EXERCISE AIM » Match on the string "levels" in the entries below and return every matching line.

DATA RECORDS: Begin

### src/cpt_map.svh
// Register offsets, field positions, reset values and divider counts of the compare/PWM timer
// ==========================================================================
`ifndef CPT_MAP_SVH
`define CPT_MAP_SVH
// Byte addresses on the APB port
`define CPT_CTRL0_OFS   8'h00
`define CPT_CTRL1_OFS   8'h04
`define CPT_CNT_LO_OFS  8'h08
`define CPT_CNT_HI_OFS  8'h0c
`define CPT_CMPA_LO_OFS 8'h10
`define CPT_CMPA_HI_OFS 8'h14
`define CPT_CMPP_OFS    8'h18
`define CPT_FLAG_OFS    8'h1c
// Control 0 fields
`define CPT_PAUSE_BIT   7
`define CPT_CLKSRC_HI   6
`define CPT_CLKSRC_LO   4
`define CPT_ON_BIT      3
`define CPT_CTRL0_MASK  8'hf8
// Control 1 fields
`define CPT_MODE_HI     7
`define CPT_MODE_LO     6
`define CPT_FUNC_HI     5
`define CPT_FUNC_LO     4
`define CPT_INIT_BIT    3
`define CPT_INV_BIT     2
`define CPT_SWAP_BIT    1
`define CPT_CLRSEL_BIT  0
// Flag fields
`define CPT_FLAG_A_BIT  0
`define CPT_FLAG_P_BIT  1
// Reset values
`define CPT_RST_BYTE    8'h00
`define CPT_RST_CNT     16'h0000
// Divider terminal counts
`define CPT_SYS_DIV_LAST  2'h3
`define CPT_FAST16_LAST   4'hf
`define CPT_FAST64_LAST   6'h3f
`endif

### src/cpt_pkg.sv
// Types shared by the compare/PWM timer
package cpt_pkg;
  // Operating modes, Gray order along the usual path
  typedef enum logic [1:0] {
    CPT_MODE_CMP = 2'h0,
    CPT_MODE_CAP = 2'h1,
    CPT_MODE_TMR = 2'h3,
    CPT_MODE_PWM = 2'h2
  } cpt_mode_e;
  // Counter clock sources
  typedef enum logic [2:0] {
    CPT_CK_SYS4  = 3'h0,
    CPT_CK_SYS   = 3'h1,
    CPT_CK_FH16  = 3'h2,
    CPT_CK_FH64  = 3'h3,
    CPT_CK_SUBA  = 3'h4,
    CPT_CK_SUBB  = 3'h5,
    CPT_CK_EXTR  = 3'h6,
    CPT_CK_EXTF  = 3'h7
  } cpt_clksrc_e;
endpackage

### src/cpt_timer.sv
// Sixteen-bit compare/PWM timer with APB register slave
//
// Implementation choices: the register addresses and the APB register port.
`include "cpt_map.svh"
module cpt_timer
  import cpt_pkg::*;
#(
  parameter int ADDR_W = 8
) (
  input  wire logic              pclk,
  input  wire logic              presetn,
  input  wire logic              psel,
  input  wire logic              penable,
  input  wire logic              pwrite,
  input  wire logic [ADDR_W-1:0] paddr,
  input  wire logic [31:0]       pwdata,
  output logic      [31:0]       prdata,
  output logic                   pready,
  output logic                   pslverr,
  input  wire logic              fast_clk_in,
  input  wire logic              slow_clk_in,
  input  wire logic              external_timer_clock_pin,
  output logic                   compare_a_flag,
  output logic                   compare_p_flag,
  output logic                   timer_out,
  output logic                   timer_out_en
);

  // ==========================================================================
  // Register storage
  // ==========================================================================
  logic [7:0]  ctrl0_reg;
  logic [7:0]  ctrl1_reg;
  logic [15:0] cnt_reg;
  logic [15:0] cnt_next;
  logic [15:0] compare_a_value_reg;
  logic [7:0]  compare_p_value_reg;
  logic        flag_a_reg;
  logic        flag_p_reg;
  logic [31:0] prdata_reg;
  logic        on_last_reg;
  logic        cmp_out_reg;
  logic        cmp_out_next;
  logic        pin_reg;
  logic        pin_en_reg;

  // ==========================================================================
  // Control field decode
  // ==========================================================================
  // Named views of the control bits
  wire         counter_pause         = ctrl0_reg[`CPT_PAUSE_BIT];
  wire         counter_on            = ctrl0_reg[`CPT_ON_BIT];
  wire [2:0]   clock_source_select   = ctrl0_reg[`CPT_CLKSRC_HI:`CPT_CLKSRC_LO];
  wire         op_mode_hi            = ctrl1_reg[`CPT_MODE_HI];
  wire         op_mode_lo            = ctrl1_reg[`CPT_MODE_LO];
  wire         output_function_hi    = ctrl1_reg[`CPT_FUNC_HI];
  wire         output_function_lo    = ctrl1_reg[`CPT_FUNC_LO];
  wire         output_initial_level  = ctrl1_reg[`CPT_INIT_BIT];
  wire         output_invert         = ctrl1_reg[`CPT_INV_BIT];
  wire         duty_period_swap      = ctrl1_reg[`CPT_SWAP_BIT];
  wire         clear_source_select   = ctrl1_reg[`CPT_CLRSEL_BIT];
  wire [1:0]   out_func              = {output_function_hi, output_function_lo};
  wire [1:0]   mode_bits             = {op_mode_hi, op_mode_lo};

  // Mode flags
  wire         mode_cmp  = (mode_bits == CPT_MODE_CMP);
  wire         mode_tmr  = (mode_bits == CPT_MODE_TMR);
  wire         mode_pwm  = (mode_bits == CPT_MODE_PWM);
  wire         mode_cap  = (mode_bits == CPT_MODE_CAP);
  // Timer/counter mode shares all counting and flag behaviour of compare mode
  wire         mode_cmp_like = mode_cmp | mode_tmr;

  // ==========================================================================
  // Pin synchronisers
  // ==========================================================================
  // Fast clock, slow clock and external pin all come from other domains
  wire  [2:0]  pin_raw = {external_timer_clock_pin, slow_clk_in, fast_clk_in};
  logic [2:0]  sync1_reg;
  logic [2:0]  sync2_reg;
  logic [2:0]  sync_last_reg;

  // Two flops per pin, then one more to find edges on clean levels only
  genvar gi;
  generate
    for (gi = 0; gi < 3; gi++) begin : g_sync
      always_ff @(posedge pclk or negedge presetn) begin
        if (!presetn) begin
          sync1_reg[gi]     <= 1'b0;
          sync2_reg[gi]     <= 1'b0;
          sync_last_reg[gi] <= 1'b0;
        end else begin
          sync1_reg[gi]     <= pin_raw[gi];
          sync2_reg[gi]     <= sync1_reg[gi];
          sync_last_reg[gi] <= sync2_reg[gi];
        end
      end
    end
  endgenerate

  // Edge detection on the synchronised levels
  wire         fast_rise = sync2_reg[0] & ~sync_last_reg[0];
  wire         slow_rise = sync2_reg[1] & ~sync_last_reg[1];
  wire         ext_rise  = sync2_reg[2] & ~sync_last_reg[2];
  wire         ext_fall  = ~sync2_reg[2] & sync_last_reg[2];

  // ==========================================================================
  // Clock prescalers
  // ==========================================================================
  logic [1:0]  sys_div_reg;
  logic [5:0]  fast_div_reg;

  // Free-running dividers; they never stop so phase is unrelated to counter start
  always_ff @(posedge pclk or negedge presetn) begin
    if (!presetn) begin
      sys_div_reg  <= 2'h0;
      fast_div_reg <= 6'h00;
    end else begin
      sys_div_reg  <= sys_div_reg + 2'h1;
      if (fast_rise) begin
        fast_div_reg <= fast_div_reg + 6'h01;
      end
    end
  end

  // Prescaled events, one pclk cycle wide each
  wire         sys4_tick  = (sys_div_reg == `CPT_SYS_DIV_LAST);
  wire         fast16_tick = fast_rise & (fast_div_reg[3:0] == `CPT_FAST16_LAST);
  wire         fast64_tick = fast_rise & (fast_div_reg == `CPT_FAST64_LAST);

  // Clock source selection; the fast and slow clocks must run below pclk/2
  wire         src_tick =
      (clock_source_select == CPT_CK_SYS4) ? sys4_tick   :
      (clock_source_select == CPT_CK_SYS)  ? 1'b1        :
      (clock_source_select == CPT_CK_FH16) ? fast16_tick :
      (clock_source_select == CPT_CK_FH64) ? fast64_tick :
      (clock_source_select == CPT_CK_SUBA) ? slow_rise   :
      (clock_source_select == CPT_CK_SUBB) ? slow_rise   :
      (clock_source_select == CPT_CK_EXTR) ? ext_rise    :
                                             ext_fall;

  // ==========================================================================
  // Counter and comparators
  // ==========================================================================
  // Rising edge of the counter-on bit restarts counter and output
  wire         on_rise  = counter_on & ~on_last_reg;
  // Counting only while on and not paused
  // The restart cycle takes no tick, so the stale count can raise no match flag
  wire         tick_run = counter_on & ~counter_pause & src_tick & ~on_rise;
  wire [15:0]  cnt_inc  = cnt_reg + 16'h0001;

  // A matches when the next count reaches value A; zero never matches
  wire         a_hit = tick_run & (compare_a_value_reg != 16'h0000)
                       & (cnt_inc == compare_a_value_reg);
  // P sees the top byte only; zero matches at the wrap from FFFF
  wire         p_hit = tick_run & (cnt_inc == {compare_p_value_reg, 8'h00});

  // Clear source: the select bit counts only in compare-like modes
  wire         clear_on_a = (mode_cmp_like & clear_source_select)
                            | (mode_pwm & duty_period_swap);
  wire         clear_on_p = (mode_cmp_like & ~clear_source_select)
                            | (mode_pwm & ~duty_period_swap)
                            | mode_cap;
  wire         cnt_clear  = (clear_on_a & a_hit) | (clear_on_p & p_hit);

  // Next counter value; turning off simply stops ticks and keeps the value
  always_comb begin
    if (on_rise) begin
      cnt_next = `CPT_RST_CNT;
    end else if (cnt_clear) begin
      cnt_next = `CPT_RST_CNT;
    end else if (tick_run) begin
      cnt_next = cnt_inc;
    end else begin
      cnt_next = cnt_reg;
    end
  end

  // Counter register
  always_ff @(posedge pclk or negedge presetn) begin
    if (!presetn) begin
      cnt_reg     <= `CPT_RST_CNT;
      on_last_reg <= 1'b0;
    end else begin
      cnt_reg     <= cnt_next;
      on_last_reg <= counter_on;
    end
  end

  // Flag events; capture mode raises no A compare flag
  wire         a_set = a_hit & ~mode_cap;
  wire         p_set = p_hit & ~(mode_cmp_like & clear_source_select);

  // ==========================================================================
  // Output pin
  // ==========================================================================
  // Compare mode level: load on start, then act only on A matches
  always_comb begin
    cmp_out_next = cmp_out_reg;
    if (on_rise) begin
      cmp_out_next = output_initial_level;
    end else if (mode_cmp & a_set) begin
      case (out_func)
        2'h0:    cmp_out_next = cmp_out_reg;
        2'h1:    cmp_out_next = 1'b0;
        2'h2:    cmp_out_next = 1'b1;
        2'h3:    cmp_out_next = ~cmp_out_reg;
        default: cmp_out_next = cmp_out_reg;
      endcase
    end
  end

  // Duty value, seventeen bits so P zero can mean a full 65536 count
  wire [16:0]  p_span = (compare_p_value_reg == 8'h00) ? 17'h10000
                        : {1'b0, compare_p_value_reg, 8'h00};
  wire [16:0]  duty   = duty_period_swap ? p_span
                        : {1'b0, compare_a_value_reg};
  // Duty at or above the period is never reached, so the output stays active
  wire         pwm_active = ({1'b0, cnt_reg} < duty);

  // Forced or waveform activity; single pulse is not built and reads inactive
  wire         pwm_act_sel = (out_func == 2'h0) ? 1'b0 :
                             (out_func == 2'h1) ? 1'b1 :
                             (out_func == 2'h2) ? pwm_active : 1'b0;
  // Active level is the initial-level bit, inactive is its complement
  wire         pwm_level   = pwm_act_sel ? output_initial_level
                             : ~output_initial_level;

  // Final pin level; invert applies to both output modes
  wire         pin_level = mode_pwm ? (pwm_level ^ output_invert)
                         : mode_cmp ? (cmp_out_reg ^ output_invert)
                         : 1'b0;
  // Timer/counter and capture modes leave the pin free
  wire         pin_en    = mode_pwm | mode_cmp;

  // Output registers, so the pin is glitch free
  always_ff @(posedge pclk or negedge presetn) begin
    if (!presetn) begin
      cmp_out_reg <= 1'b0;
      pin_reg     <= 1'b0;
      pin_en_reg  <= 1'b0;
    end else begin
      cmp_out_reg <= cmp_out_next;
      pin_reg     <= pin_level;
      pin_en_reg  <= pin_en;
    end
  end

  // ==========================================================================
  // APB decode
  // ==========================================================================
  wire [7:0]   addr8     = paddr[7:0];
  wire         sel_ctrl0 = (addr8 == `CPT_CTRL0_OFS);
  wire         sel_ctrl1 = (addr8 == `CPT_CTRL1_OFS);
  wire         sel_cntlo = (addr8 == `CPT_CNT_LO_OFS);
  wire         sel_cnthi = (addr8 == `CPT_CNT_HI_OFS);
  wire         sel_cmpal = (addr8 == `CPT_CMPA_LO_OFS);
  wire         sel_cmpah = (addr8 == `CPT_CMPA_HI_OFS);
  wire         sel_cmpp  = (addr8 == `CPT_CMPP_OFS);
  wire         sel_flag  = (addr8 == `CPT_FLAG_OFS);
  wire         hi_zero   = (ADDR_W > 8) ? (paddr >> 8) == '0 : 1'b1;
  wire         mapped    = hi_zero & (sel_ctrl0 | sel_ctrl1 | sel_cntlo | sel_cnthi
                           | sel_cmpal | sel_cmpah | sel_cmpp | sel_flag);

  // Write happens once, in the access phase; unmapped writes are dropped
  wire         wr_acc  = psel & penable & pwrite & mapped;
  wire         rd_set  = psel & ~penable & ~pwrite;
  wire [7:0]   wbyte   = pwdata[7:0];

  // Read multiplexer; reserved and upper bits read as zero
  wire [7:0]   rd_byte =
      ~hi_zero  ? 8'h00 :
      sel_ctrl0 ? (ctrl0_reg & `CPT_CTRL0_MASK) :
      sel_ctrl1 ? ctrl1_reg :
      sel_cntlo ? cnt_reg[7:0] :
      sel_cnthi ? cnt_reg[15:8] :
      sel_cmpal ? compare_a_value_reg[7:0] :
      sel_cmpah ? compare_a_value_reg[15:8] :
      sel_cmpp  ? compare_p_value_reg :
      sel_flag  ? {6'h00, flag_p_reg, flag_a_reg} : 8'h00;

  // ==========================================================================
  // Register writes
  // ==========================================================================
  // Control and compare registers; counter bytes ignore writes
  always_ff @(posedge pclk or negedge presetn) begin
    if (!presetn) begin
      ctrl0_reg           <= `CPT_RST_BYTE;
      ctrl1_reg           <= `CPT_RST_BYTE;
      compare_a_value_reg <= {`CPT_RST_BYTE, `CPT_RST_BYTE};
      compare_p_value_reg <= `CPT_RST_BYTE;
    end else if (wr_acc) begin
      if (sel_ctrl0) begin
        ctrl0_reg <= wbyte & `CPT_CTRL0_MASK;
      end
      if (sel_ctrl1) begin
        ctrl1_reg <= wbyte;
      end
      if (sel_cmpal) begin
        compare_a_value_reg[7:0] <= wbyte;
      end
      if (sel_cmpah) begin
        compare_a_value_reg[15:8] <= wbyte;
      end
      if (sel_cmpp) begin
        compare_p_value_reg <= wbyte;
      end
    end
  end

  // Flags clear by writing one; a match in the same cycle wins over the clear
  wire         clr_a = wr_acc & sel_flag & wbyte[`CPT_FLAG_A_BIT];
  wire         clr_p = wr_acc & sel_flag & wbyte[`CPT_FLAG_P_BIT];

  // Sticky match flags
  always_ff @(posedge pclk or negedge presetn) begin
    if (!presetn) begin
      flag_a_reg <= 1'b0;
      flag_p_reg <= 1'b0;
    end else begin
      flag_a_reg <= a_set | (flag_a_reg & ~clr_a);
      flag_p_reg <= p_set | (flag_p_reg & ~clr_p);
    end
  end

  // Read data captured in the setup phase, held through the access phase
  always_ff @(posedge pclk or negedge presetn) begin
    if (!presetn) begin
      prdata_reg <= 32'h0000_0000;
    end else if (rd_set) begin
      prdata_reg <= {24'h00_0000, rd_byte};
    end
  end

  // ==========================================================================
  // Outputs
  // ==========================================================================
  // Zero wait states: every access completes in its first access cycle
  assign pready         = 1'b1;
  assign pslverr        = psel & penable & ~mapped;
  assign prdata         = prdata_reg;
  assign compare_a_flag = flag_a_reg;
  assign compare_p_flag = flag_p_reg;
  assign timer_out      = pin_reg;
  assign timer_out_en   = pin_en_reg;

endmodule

DATA RECORDS: End

EXERCISE RESULT »
  // Two flops per pin, then one more to find edges on clean levels only
  // Edge detection on the synchronised levels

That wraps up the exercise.